+++ RECORD SET

From an optimization exercise on the open Yosys and OpenROAD flow, aimed at small area, a short achievable clock period and few clock cycles per item; shortcuts taken in it are not production practice. Only simulation tests tie the RTL to the original design; equivalence was not proved. The clock port is modelled as an ideal driver, which makes a skipped or thinned clock tree look cheaper than it is; a real chip needs a root buffer or a tree. Power is estimated from default activity; no workload was simulated.

==> trial 4: inputs <==
==> flow/design.v (excerpt) <==
module divider (clk, quot, rem, fin, dvdend, dvsor, reset);
==> flow/config.mk <==
export PLATFORM = sky130hd
export DESIGN_NAME = divider
export DESIGN_NICKNAME = divider
export VERILOG_FILES = /design/flow/design.v
export SDC_FILE = /design/flow/constraint.sdc
export NUM_CORES = 4
export LEC_CHECK = 0
export ABC_AREA = 1
export CAP_MARGIN = 20
export CORE_MARGIN = 2
export CORE_UTILIZATION = 55
export SETUP_SLACK_MARGIN = 4.85
export SLEW_MARGIN = 20
==> flow/constraint.sdc <==
create_clock -name core_clock -period 7.0 [get_ports {clk}]
set_input_delay 1.4000 -clock core_clock [delete_from_list [all_inputs] [get_ports {clk}]]
set_output_delay 1.4000 -clock core_clock [all_outputs]
set_load 0.01 [all_outputs]
standard.sh (not shown) runs the stock make flow with config.mk's settings and CLKGATE_MAP_FILE= SYNTH_SCRIPT=/design/flow/synth_recipe.tcl, a recipe that flattens the netlist after the stock synthesis.
==> flow/flow/run.sh <==
#!/bin/bash
# Standard layout, with the port buffers made of the smallest buffer cell.
set -euo pipefail
export BUFFER_PORTS_ARGS="-buffer_cell sky130_fd_sc_hd__buf_1"
export SKIP_REPAIR_TIE_FANOUT=1
export PRE_CTS_TCL="$PWD/flow/pre_cts.tcl"
export MANUAL_CTS_NBUF=4
export ADDER_MAP_FILE=
bash standard.sh > standard.log 2>&1
==> flow/flow/pre_cts.tcl <==
# A one-level clock tree, built in place of TritonCTS's: the clock port
# drives NBUF clkbuf_16 buffers, each placed at the centre of one group of
# flip-flops and driving that group's clock pins. Every register sees the
# same single buffer stage, so no register's clock is deliberately skewed.
set nbuf $::env(MANUAL_CTS_NBUF)
set block [ord::get_db_block]
set db [ord::get_db]
set clk_net [$block findNet clk]

set pts {}
foreach it [$clk_net getITerms] {
  set bb [[$it getInst] getBBox]
  lappend pts [list $it [expr {([$bb xMin] + [$bb xMax]) / 2.0}] [expr {([$bb yMin] + [$bb yMax]) / 2.0}]]
}

# Recursive bisection at the median, across the longer side of each group's
# bounding box, into nbuf groups of equal size (nbuf a power of two).
proc bisect {pts n} {
  if {$n <= 1 || [llength $pts] < 2} { return [list $pts] }
  set xs {}; set ys {}
  foreach p $pts { lappend xs [lindex $p 1]; lappend ys [lindex $p 2] }
  set dx [expr {[tcl::mathfunc::max {*}$xs] - [tcl::mathfunc::min {*}$xs]}]
  set dy [expr {[tcl::mathfunc::max {*}$ys] - [tcl::mathfunc::min {*}$ys]}]
  set axis [expr {$dx >= $dy ? 1 : 2}]
  set sorted [lsort -real -index $axis $pts]
  set h [expr {[llength $sorted] / 2}]
  set half [expr {$n / 2}]
  return [concat [bisect [lrange $sorted 0 [expr {$h - 1}]] $half] [bisect [lrange $sorted $h end] $half]]
}
set groups [bisect $pts $nbuf]
set cents {}
foreach g $groups {
  set sx 0.0; set sy 0.0
  foreach p $g { set sx [expr {$sx + [lindex $p 1]}]; set sy [expr {$sy + [lindex $p 2]}] }
  set n [llength $g]
  lappend cents [list [expr {$sx / $n}] [expr {$sy / $n}]]
}
set nbuf [llength $groups]

set bufcell sky130_fd_sc_hd__clkbuf_16
if {[info exists ::env(MANUAL_CTS_BUF)]} { set bufcell $::env(MANUAL_CTS_BUF) }
set master [$db findMaster $bufcell]
for {set k 0} {$k < $nbuf} {incr k} {
  set g [lindex $groups $k]
  if {[llength $g] == 0} { continue }
  set b [odb::dbInst_create $block $master "clkbuf_man_$k"]
  set n [odb::dbNet_create $block "clknet_man_$k"]
  $n setSigType CLOCK
  [$b findITerm A] connect $clk_net
  [$b findITerm X] connect $n
  foreach p $g {
    set it [lindex $p 0]
    $it disconnect
    $it connect $n
  }
  set c [lindex $cents $k]
  $b setLocation [expr {int([lindex $c 0] - [$master getWidth] / 2)}] [expr {int([lindex $c 1] - [$master getHeight] / 2)}]
  $b setPlacementStatus PLACED
  puts "manual clock tree: clkbuf_man_$k drives [llength $g] clock pins"
}

# The tree is built: TritonCTS has nothing left to do.
proc clock_tree_synthesis {args} {
  set_propagated_clock [all_clocks]
  puts "clock_tree_synthesis skipped: the clock tree was built by flow/pre_cts.tcl"
}
==> trial 22 (differences from trial 4) <==
==> flow/flow/run.sh (replaced) <==
#!/bin/bash
# Standard layout, with the port buffers made of the smallest buffer cell.
set -euo pipefail
export BUFFER_PORTS_ARGS="-buffer_cell sky130_fd_sc_hd__buf_1"
bash standard.sh > standard.log 2>&1
- CORE_UTILIZATION: 55 -> 40
- SETUP_SLACK_MARGIN: 4.85 -> 4.5
removed: flow/flow/pre_cts.tcl
==> notes.md <==
Trial 4 produced a clean layout. Trial 22 passed the timing, design-rule and antenna checks. In trial 22 the synthesized cell count is lower than in trial 4, by about 8%. Combinational power: trial 4 is higher than trial 22 (about 18%). In trial 22 the core utilization is lower than in trial 4, by 18 points. Between trial 4 and trial 22, the lower area after synthesis is in trial 22 (gap about 2%, measured against trial 22). Against trial 4, the total power of trial 22 is larger by about 2%. Maximum frequency: trial 4 is larger than trial 22 (12%). Against trial 4, the first-iteration DRC count of trial 22 is smaller by 44%. In trial 4 the hold slack is higher than in trial 22, by 0.0018 ns. Between trial 22 and trial 4, the lower setup slack is in trial 22 (gap 0.25 ns).
Testbench counts of trial 4, summed over its fixed seeds: cycles 108,800, items 3,200.
Testbench counts of trial 22, summed over its fixed seeds: cycles 108,800, items 3,200.
The clock cells of trial 4 come from the design's own scripts or RTL, not from TritonCTS.

========
==> inputs of try-onyx <==
==> flow/design.v <==
module divider (clk, quot, rem, fin, dvdend, dvsor, reset);
	output [31:0] quot;
	output [63:0] rem;
	output fin;
	input [63:0] dvdend;
	input [31:0] dvsor;
	input clk, reset;
	reg [31:0] r;     
	reg [31:0] q;     
	reg [4:0] cnt;    
	reg ld;           
	reg fin;
	reg [31:0] d;     
	wire [31:0] a = {r[30:0], q[31]};
	wire [31:0] p = a ^ ~d;
	wire [31:0] g0 = {a[31:1] & ~d[31:1], a[0] | ~d[0]};
	wire [31:0] p0 = p;
	wire g1_1 = g0[1] | (p0[1] & g0[0]);
	wire p1_1 = p0[1] & p0[0];
	wire g1_3 = g0[3] | (p0[3] & g0[2]);
	wire p1_3 = p0[3] & p0[2];
	wire g1_5 = g0[5] | (p0[5] & g0[4]);
	wire p1_5 = p0[5] & p0[4];
	wire g1_7 = g0[7] | (p0[7] & g0[6]);
	wire p1_7 = p0[7] & p0[6];
	wire g1_9 = g0[9] | (p0[9] & g0[8]);
	wire p1_9 = p0[9] & p0[8];
	wire g1_11 = g0[11] | (p0[11] & g0[10]);
	wire p1_11 = p0[11] & p0[10];
	wire g1_13 = g0[13] | (p0[13] & g0[12]);
	wire p1_13 = p0[13] & p0[12];
	wire g1_15 = g0[15] | (p0[15] & g0[14]);
	wire p1_15 = p0[15] & p0[14];
	wire g1_17 = g0[17] | (p0[17] & g0[16]);
	wire p1_17 = p0[17] & p0[16];
	wire g1_19 = g0[19] | (p0[19] & g0[18]);
	wire p1_19 = p0[19] & p0[18];
	wire g1_21 = g0[21] | (p0[21] & g0[20]);
	wire p1_21 = p0[21] & p0[20];
	wire g1_23 = g0[23] | (p0[23] & g0[22]);
	wire p1_23 = p0[23] & p0[22];
	wire g1_25 = g0[25] | (p0[25] & g0[24]);
	wire p1_25 = p0[25] & p0[24];
	wire g1_27 = g0[27] | (p0[27] & g0[26]);
	wire p1_27 = p0[27] & p0[26];
	wire g1_29 = g0[29] | (p0[29] & g0[28]);
	wire p1_29 = p0[29] & p0[28];
	wire g1_31 = g0[31] | (p0[31] & g0[30]);
	wire p1_31 = p0[31] & p0[30];
	wire g2_2 = g0[2] | (p0[2] & g1_1);
	wire p2_2 = p0[2] & p1_1;
	wire g2_3 = g1_3 | (p1_3 & g1_1);
	wire p2_3 = p1_3 & p1_1;
	wire g2_6 = g0[6] | (p0[6] & g1_5);
	wire p2_6 = p0[6] & p1_5;
	wire g2_7 = g1_7 | (p1_7 & g1_5);
	wire p2_7 = p1_7 & p1_5;
	wire g2_10 = g0[10] | (p0[10] & g1_9);
	wire p2_10 = p0[10] & p1_9;
	wire g2_11 = g1_11 | (p1_11 & g1_9);
	wire p2_11 = p1_11 & p1_9;
	wire g2_14 = g0[14] | (p0[14] & g1_13);
	wire p2_14 = p0[14] & p1_13;
	wire g2_15 = g1_15 | (p1_15 & g1_13);
	wire p2_15 = p1_15 & p1_13;
	wire g2_18 = g0[18] | (p0[18] & g1_17);
	wire p2_18 = p0[18] & p1_17;
	wire g2_19 = g1_19 | (p1_19 & g1_17);
	wire p2_19 = p1_19 & p1_17;
	wire g2_22 = g0[22] | (p0[22] & g1_21);
	wire p2_22 = p0[22] & p1_21;
	wire g2_23 = g1_23 | (p1_23 & g1_21);
	wire p2_23 = p1_23 & p1_21;
	wire g2_26 = g0[26] | (p0[26] & g1_25);
	wire p2_26 = p0[26] & p1_25;
	wire g2_27 = g1_27 | (p1_27 & g1_25);
	wire p2_27 = p1_27 & p1_25;
	wire g2_30 = g0[30] | (p0[30] & g1_29);
	wire p2_30 = p0[30] & p1_29;
	wire g2_31 = g1_31 | (p1_31 & g1_29);
	wire p2_31 = p1_31 & p1_29;
	wire g3_4 = g0[4] | (p0[4] & g2_3);
	wire p3_4 = p0[4] & p2_3;
	wire g3_5 = g1_5 | (p1_5 & g2_3);
	wire p3_5 = p1_5 & p2_3;
	wire g3_6 = g2_6 | (p2_6 & g2_3);
	wire p3_6 = p2_6 & p2_3;
	wire g3_7 = g2_7 | (p2_7 & g2_3);
	wire p3_7 = p2_7 & p2_3;
	wire g3_12 = g0[12] | (p0[12] & g2_11);
	wire p3_12 = p0[12] & p2_11;
	wire g3_13 = g1_13 | (p1_13 & g2_11);
	wire p3_13 = p1_13 & p2_11;
	wire g3_14 = g2_14 | (p2_14 & g2_11);
	wire p3_14 = p2_14 & p2_11;
	wire g3_15 = g2_15 | (p2_15 & g2_11);
	wire p3_15 = p2_15 & p2_11;
	wire g3_20 = g0[20] | (p0[20] & g2_19);
	wire p3_20 = p0[20] & p2_19;
	wire g3_21 = g1_21 | (p1_21 & g2_19);
	wire p3_21 = p1_21 & p2_19;
	wire g3_22 = g2_22 | (p2_22 & g2_19);
	wire p3_22 = p2_22 & p2_19;
	wire g3_23 = g2_23 | (p2_23 & g2_19);
	wire p3_23 = p2_23 & p2_19;
	wire g3_28 = g0[28] | (p0[28] & g2_27);
	wire p3_28 = p0[28] & p2_27;
	wire g3_29 = g1_29 | (p1_29 & g2_27);
	wire p3_29 = p1_29 & p2_27;
	wire g3_30 = g2_30 | (p2_30 & g2_27);
	wire p3_30 = p2_30 & p2_27;
	wire g3_31 = g2_31 | (p2_31 & g2_27);
	wire p3_31 = p2_31 & p2_27;
	wire g4_8 = g0[8] | (p0[8] & g3_7);
	wire p4_8 = p0[8] & p3_7;
	wire g4_9 = g1_9 | (p1_9 & g3_7);
	wire p4_9 = p1_9 & p3_7;
	wire g4_10 = g2_10 | (p2_10 & g3_7);
	wire p4_10 = p2_10 & p3_7;
	wire g4_11 = g2_11 | (p2_11 & g3_7);
	wire p4_11 = p2_11 & p3_7;
	wire g4_12 = g3_12 | (p3_12 & g3_7);
	wire p4_12 = p3_12 & p3_7;
	wire g4_13 = g3_13 | (p3_13 & g3_7);
	wire p4_13 = p3_13 & p3_7;
	wire g4_14 = g3_14 | (p3_14 & g3_7);
	wire p4_14 = p3_14 & p3_7;
	wire g4_15 = g3_15 | (p3_15 & g3_7);
	wire p4_15 = p3_15 & p3_7;
	wire g4_24 = g0[24] | (p0[24] & g3_23);
	wire p4_24 = p0[24] & p3_23;
	wire g4_25 = g1_25 | (p1_25 & g3_23);
	wire p4_25 = p1_25 & p3_23;
	wire g4_26 = g2_26 | (p2_26 & g3_23);
	wire p4_26 = p2_26 & p3_23;
	wire g4_27 = g2_27 | (p2_27 & g3_23);
	wire p4_27 = p2_27 & p3_23;
	wire g4_28 = g3_28 | (p3_28 & g3_23);
	wire p4_28 = p3_28 & p3_23;
	wire g4_29 = g3_29 | (p3_29 & g3_23);
	wire p4_29 = p3_29 & p3_23;
	wire g4_30 = g3_30 | (p3_30 & g3_23);
	wire p4_30 = p3_30 & p3_23;
	wire g4_31 = g3_31 | (p3_31 & g3_23);
	wire p4_31 = p3_31 & p3_23;
	wire g5_16 = g0[16] | (p0[16] & g4_15);
	wire p5_16 = p0[16] & p4_15;
	wire g5_17 = g1_17 | (p1_17 & g4_15);
	wire p5_17 = p1_17 & p4_15;
	wire g5_18 = g2_18 | (p2_18 & g4_15);
	wire p5_18 = p2_18 & p4_15;
	wire g5_19 = g2_19 | (p2_19 & g4_15);
	wire p5_19 = p2_19 & p4_15;
	wire g5_20 = g3_20 | (p3_20 & g4_15);
	wire p5_20 = p3_20 & p4_15;
	wire g5_21 = g3_21 | (p3_21 & g4_15);
	wire p5_21 = p3_21 & p4_15;
	wire g5_22 = g3_22 | (p3_22 & g4_15);
	wire p5_22 = p3_22 & p4_15;
	wire g5_23 = g3_23 | (p3_23 & g4_15);
	wire p5_23 = p3_23 & p4_15;
	wire g5_24 = g4_24 | (p4_24 & g4_15);
	wire p5_24 = p4_24 & p4_15;
	wire g5_25 = g4_25 | (p4_25 & g4_15);
	wire p5_25 = p4_25 & p4_15;
	wire g5_26 = g4_26 | (p4_26 & g4_15);
	wire p5_26 = p4_26 & p4_15;
	wire g5_27 = g4_27 | (p4_27 & g4_15);
	wire p5_27 = p4_27 & p4_15;
	wire g5_28 = g4_28 | (p4_28 & g4_15);
	wire p5_28 = p4_28 & p4_15;
	wire g5_29 = g4_29 | (p4_29 & g4_15);
	wire p5_29 = p4_29 & p4_15;
	wire g5_30 = g4_30 | (p4_30 & g4_15);
	wire p5_30 = p4_30 & p4_15;
	wire g5_31 = g4_31 | (p4_31 & g4_15);
	wire p5_31 = p4_31 & p4_15;
	wire [31:0] c = {g5_30, g5_29, g5_28, g5_27, g5_26, g5_25, g5_24, g5_23, g5_22, g5_21, g5_20, g5_19, g5_18, g5_17, g5_16, g4_15, g4_14, g4_13, g4_12, g4_11, g4_10, g4_9, g4_8, g3_7, g3_6, g3_5, g3_4, g2_3, g2_2, g1_1, g0[0], 1'b1};    
	wire [31:0] diff = p ^ c;
	wire nb = r[31] | g5_31;    
	always @(posedge clk) begin
		ld <= reset;
		d <= dvsor;
		if (reset) begin
			fin <= 1'b0;
			cnt <= 5'd0;
		end else if (!ld) begin
			cnt <= cnt + 5'd1;
			if (cnt == 5'd31)
				fin <= 1'b1;
		end
		if (ld) begin
			r <= dvdend[63:32];
			q <= dvdend[31:0];
		end else begin
			r <= nb ? diff : a;
			q <= {q[30:0], nb};
		end
	end
	assign quot = q;
	assign rem = {r, 32'h0};
endmodule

++++++

* ACTION ITEM:
Reproduce exactly the section above that begins at the line containing "wire p5_28 = p4_28 & p4_15;" and ends at the line containing "wire p5_31 = p4_31 & p4_15;", leaving out all other lines.

* TASK ANSWER:
	wire p5_28 = p4_28 & p4_15;
	wire g5_29 = g4_29 | (p4_29 & g4_15);
	wire p5_29 = p4_29 & p4_15;
	wire g5_30 = g4_30 | (p4_30 & g4_15);
	wire p5_30 = p4_30 & p4_15;
	wire g5_31 = g4_31 | (p4_31 & g4_15);
	wire p5_31 = p4_31 & p4_15;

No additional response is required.